What the task requires: The exercise calls for a faithful copy of all the data.

[Stored data entries]

%%

**src/hw/aes_pkg.sv**
```systemverilog
// AES-128 package with the block, word and byte types plus the S-box and xtime functions
`default_nettype none

package aes_pkg;

  typedef logic [127:0] aes_block_t;
  typedef logic [31:0]  aes_word_t;
  typedef logic [7:0]   aes_byte_t;

  localparam int unsigned N_ROUNDS = 10;

  // Forward S-box, entry 0 in the leftmost byte
  localparam logic [0:255][7:0] SBOX = {
    128'h637c777bf26b6fc53001672bfed7ab76, 128'hca82c97dfa5947f0add4a2af9ca472c0,
    128'hb7fd9326363ff7cc34a5e5f171d83115, 128'h04c723c31896059a071280e2eb27b275,
    128'h09832c1a1b6e5aa0523bd6b329e32f84, 128'h53d100ed20fcb15b6acbbe394a4c58cf,
    128'hd0efaafb434d338545f9027f503c9fa8, 128'h51a3408f929d38f5bcb6da2110fff3d2,
    128'hcd0c13ec5f974417c4a77e3d645d1973, 128'h60814fdc222a908846eeb814de5e0bdb,
    128'he0323a0a4906245cc2d3ac629195e479, 128'he7c8376d8dd54ea96c56f4ea657aae08,
    128'hba78252e1ca6b4c6e8dd741f4bbd8b8a, 128'h703eb5664803f60e613557b986c11d9e,
    128'he1f8981169d98e949b1e87e9ce5528df, 128'h8ca1890dbfe6426841992d0fb054bb16
  };

  function automatic aes_byte_t aes_sbox(input aes_byte_t b);
    return SBOX[b];
  endfunction

  // Multiply by x in GF(2^8)
  function automatic aes_byte_t aes_xtime(input aes_byte_t b);
    return {b[6:0], 1'b0} ^ (b[7] ? 8'h1b : 8'h00);
  endfunction

endpackage

`default_nettype wire

```
**src/hw/aes_ifs.sv**
```systemverilog
// Transfer and round interfaces between the sequencer, counter, streamer and engine
`timescale 1ns/10ps
`default_nettype none

interface aes_xfer_if #(
  parameter int unsigned BLK_CNT_W = 8
);
  logic                 load;
  logic                 store;
  logic                 done;
  logic [BLK_CNT_W-1:0] block_idx;

  modport seq  (output load, output store, input done);
  modport cnt  (output block_idx, input store, input done);
  modport xfer (input load, input store, input block_idx, output done);
endinterface


`default_nettype wire

```
**src/hw/aes_streamer.sv**
```systemverilog
// Memory master gathering a 128-bit block from four words and writing results back
`timescale 1ns/10ps
`default_nettype none

module aes_streamer #(
  parameter int unsigned BLK_CNT_W = 8
) (
  input  logic                clk_i,
  input  logic                arst_n_i,
  input  logic [31:0]         src_addr_i,
  input  logic [31:0]         dst_addr_i,
  aes_xfer_if.xfer            xfer,
  output aes_pkg::aes_block_t blk_o,
  input  aes_pkg::aes_block_t blk_i,
  output logic                mem_req_o,
  output logic                mem_we_o,
  output logic [31:0]         mem_addr_o,
  output aes_pkg::aes_word_t  mem_wdata_o,
  input  logic                mem_gnt_i,
  input  aes_pkg::aes_word_t  mem_rdata_i,
  input  logic                mem_rvalid_i
);
  import aes_pkg::*;

  typedef enum logic [1:0] {
    S_IDLE,
    S_REQ,
    S_WAIT
  } strm_state_e;

  strm_state_e          state_q;
  logic [1:0]           word_q;
  logic                 we_q;
  logic                 done_q;
  logic [31:0]          base_q;
  aes_block_t           gather_q;
  logic [BLK_CNT_W+3:0] blk_ofs;
  logic                 last_word;

  // Each block occupies a 16-byte slot
  assign blk_ofs     = {xfer.block_idx, 4'h0};
  assign last_word   = word_q == 2'd3;
  assign mem_addr_o  = base_q + 32'(blk_ofs) + {28'd0, word_q, 2'b00};
  assign mem_req_o   = state_q == S_REQ;
  assign mem_we_o    = we_q;
  assign mem_wdata_o = blk_i[32 * (3 - int'(word_q)) +: 32];
  assign xfer.done   = done_q;
  assign blk_o       = gather_q;

  always_ff @(posedge clk_i or negedge arst_n_i) begin
    if (!arst_n_i) begin
      state_q <= S_IDLE;
      word_q  <= '0;
      we_q    <= 1'b0;
      done_q  <= 1'b0;
      base_q  <= '0;
    end else begin
      done_q <= 1'b0;
      case (state_q)
        S_IDLE: begin
          if (xfer.load || xfer.store) begin
            state_q <= S_REQ;
            word_q  <= '0;
            we_q    <= xfer.store;
            base_q  <= xfer.store ? dst_addr_i : src_addr_i;
          end
        end
        S_REQ: begin
          // Writes finish on grant, reads wait for data
          if (mem_gnt_i) begin
            if (!we_q) begin
              state_q <= S_WAIT;
            end else if (last_word) begin
              state_q <= S_IDLE;
              done_q  <= 1'b1;
            end else begin
              word_q <= word_q + 2'd1;
            end
          end
        end
        S_WAIT: begin
          if (mem_rvalid_i) begin
            if (last_word) begin
              state_q <= S_IDLE;
              done_q  <= 1'b1;
            end else begin
              state_q <= S_REQ;
              word_q  <= word_q + 2'd1;
            end
          end
        end
        default: state_q <= S_IDLE;
      endcase
    end
  end

  // Word 0 lands in the top bits
  always_ff @(posedge clk_i) begin
    if (state_q == S_WAIT && mem_rvalid_i) begin
      gather_q[32 * (3 - int'(word_q)) +: 32] <= mem_rdata_i;
    end
  end

endmodule

`default_nettype wire

```
**src/flat_wrapper.sv**
```systemverilog
// flat-port wrapper written by rule: the top's interface ports become plain ports
module aes_streamer_flat import aes_pkg::*;
#(
  parameter int unsigned BLK_CNT_W = 8
)
  (clk_i, arst_n_i, src_addr_i, dst_addr_i, blk_o, blk_i, mem_req_o, mem_we_o, mem_addr_o, mem_wdata_o, mem_gnt_i, mem_rdata_i, mem_rvalid_i, xfer_load, xfer_store, xfer_block_idx, xfer_done);
  aes_xfer_if #(.BLK_CNT_W(BLK_CNT_W)) xfer_i ();
  input  logic clk_i;
  input  logic arst_n_i;
  input  logic [31:0] src_addr_i;
  input  logic [31:0] dst_addr_i;
  output aes_pkg::aes_block_t blk_o;
  input  aes_pkg::aes_block_t blk_i;
  output logic mem_req_o;
  output logic mem_we_o;
  output logic [31:0] mem_addr_o;
  output aes_pkg::aes_word_t mem_wdata_o;
  input  logic mem_gnt_i;
  input  aes_pkg::aes_word_t mem_rdata_i;
  input  logic mem_rvalid_i;
  input wire logic [$bits(xfer_i.load)-1:0] xfer_load;
  input wire logic [$bits(xfer_i.store)-1:0] xfer_store;
  input wire logic [$bits(xfer_i.block_idx)-1:0] xfer_block_idx;
  output wire logic [$bits(xfer_i.done)-1:0] xfer_done;
  assign xfer_i.load = xfer_load;
  assign xfer_i.store = xfer_store;
  assign xfer_i.block_idx = xfer_block_idx;
  assign xfer_done = xfer_i.done;
  aes_streamer #(.BLK_CNT_W(BLK_CNT_W)) u_core (.clk_i(clk_i), .arst_n_i(arst_n_i), .src_addr_i(src_addr_i), .dst_addr_i(dst_addr_i), .xfer(xfer_i), .blk_o(blk_o), .blk_i(blk_i), .mem_req_o(mem_req_o), .mem_we_o(mem_we_o), .mem_addr_o(mem_addr_o), .mem_wdata_o(mem_wdata_o), .mem_gnt_i(mem_gnt_i), .mem_rdata_i(mem_rdata_i), .mem_rvalid_i(mem_rvalid_i));
endmodule
```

%%

Solution below:
**src/hw/aes_pkg.sv**
```systemverilog
// AES-128 package with the block, word and byte types plus the S-box and xtime functions
`default_nettype none

package aes_pkg;

  typedef logic [127:0] aes_block_t;
  typedef logic [31:0]  aes_word_t;
  typedef logic [7:0]   aes_byte_t;

  localparam int unsigned N_ROUNDS = 10;

  // Forward S-box, entry 0 in the leftmost byte
  localparam logic [0:255][7:0] SBOX = {
    128'h637c777bf26b6fc53001672bfed7ab76, 128'hca82c97dfa5947f0add4a2af9ca472c0,
    128'hb7fd9326363ff7cc34a5e5f171d83115, 128'h04c723c31896059a071280e2eb27b275,
    128'h09832c1a1b6e5aa0523bd6b329e32f84, 128'h53d100ed20fcb15b6acbbe394a4c58cf,
    128'hd0efaafb434d338545f9027f503c9fa8, 128'h51a3408f929d38f5bcb6da2110fff3d2,
    128'hcd0c13ec5f974417c4a77e3d645d1973, 128'h60814fdc222a908846eeb814de5e0bdb,
    128'he0323a0a4906245cc2d3ac629195e479, 128'he7c8376d8dd54ea96c56f4ea657aae08,
    128'hba78252e1ca6b4c6e8dd741f4bbd8b8a, 128'h703eb5664803f60e613557b986c11d9e,
    128'he1f8981169d98e949b1e87e9ce5528df, 128'h8ca1890dbfe6426841992d0fb054bb16
  };

  function automatic aes_byte_t aes_sbox(input aes_byte_t b);
    return SBOX[b];
  endfunction

  // Multiply by x in GF(2^8)
  function automatic aes_byte_t aes_xtime(input aes_byte_t b);
    return {b[6:0], 1'b0} ^ (b[7] ? 8'h1b : 8'h00);
  endfunction

endpackage

`default_nettype wire

```
**src/hw/aes_ifs.sv**
```systemverilog
// Transfer and round interfaces between the sequencer, counter, streamer and engine
`timescale 1ns/10ps
`default_nettype none

interface aes_xfer_if #(
  parameter int unsigned BLK_CNT_W = 8
);
  logic                 load;
  logic                 store;
  logic                 done;
  logic [BLK_CNT_W-1:0] block_idx;

  modport seq  (output load, output store, input done);
  modport cnt  (output block_idx, input store, input done);
  modport xfer (input load, input store, input block_idx, output done);
endinterface


`default_nettype wire

```
**src/hw/aes_streamer.sv**
```systemverilog
// Memory master gathering a 128-bit block from four words and writing results back
`timescale 1ns/10ps
`default_nettype none

module aes_streamer #(
  parameter int unsigned BLK_CNT_W = 8
) (
  input  logic                clk_i,
  input  logic                arst_n_i,
  input  logic [31:0]         src_addr_i,
  input  logic [31:0]         dst_addr_i,
  aes_xfer_if.xfer            xfer,
  output aes_pkg::aes_block_t blk_o,
  input  aes_pkg::aes_block_t blk_i,
  output logic                mem_req_o,
  output logic                mem_we_o,
  output logic [31:0]         mem_addr_o,
  output aes_pkg::aes_word_t  mem_wdata_o,
  input  logic                mem_gnt_i,
  input  aes_pkg::aes_word_t  mem_rdata_i,
  input  logic                mem_rvalid_i
);
  import aes_pkg::*;

  typedef enum logic [1:0] {
    S_IDLE,
    S_REQ,
    S_WAIT
  } strm_state_e;

  strm_state_e          state_q;
  logic [1:0]           word_q;
  logic                 we_q;
  logic                 done_q;
  logic [31:0]          base_q;
  aes_block_t           gather_q;
  logic [BLK_CNT_W+3:0] blk_ofs;
  logic                 last_word;

  // Each block occupies a 16-byte slot
  assign blk_ofs     = {xfer.block_idx, 4'h0};
  assign last_word   = word_q == 2'd3;
  assign mem_addr_o  = base_q + 32'(blk_ofs) + {28'd0, word_q, 2'b00};
  assign mem_req_o   = state_q == S_REQ;
  assign mem_we_o    = we_q;
  assign mem_wdata_o = blk_i[32 * (3 - int'(word_q)) +: 32];
  assign xfer.done   = done_q;
  assign blk_o       = gather_q;

  always_ff @(posedge clk_i or negedge arst_n_i) begin
    if (!arst_n_i) begin
      state_q <= S_IDLE;
      word_q  <= '0;
      we_q    <= 1'b0;
      done_q  <= 1'b0;
      base_q  <= '0;
    end else begin
      done_q <= 1'b0;
      case (state_q)
        S_IDLE: begin
          if (xfer.load || xfer.store) begin
            state_q <= S_REQ;
            word_q  <= '0;
            we_q    <= xfer.store;
            base_q  <= xfer.store ? dst_addr_i : src_addr_i;
          end
        end
        S_REQ: begin
          // Writes finish on grant, reads wait for data
          if (mem_gnt_i) begin
            if (!we_q) begin
              state_q <= S_WAIT;
            end else if (last_word) begin
              state_q <= S_IDLE;
              done_q  <= 1'b1;
            end else begin
              word_q <= word_q + 2'd1;
            end
          end
        end
        S_WAIT: begin
          if (mem_rvalid_i) begin
            if (last_word) begin
              state_q <= S_IDLE;
              done_q  <= 1'b1;
            end else begin
              state_q <= S_REQ;
              word_q  <= word_q + 2'd1;
            end
          end
        end
        default: state_q <= S_IDLE;
      endcase
    end
  end

  // Word 0 lands in the top bits
  always_ff @(posedge clk_i) begin
    if (state_q == S_WAIT && mem_rvalid_i) begin
      gather_q[32 * (3 - int'(word_q)) +: 32] <= mem_rdata_i;
    end
  end

endmodule

`default_nettype wire

```
**src/flat_wrapper.sv**
```systemverilog
// flat-port wrapper written by rule: the top's interface ports become plain ports
module aes_streamer_flat import aes_pkg::*;
#(
  parameter int unsigned BLK_CNT_W = 8
)
  (clk_i, arst_n_i, src_addr_i, dst_addr_i, blk_o, blk_i, mem_req_o, mem_we_o, mem_addr_o, mem_wdata_o, mem_gnt_i, mem_rdata_i, mem_rvalid_i, xfer_load, xfer_store, xfer_block_idx, xfer_done);
  aes_xfer_if #(.BLK_CNT_W(BLK_CNT_W)) xfer_i ();
  input  logic clk_i;
  input  logic arst_n_i;
  input  logic [31:0] src_addr_i;
  input  logic [31:0] dst_addr_i;
  output aes_pkg::aes_block_t blk_o;
  input  aes_pkg::aes_block_t blk_i;
  output logic mem_req_o;
  output logic mem_we_o;
  output logic [31:0] mem_addr_o;
  output aes_pkg::aes_word_t mem_wdata_o;
  input  logic mem_gnt_i;
  input  aes_pkg::aes_word_t mem_rdata_i;
  input  logic mem_rvalid_i;
  input wire logic [$bits(xfer_i.load)-1:0] xfer_load;
  input wire logic [$bits(xfer_i.store)-1:0] xfer_store;
  input wire logic [$bits(xfer_i.block_idx)-1:0] xfer_block_idx;
  output wire logic [$bits(xfer_i.done)-1:0] xfer_done;
  assign xfer_i.load = xfer_load;
  assign xfer_i.store = xfer_store;
  assign xfer_i.block_idx = xfer_block_idx;
  assign xfer_done = xfer_i.done;
  aes_streamer #(.BLK_CNT_W(BLK_CNT_W)) u_core (.clk_i(clk_i), .arst_n_i(arst_n_i), .src_addr_i(src_addr_i), .dst_addr_i(dst_addr_i), .xfer(xfer_i), .blk_o(blk_o), .blk_i(blk_i), .mem_req_o(mem_req_o), .mem_we_o(mem_we_o), .mem_addr_o(mem_addr_o), .mem_wdata_o(mem_wdata_o), .mem_gnt_i(mem_gnt_i), .mem_rdata_i(mem_rdata_i), .mem_rvalid_i(mem_rvalid_i));
endmodule
```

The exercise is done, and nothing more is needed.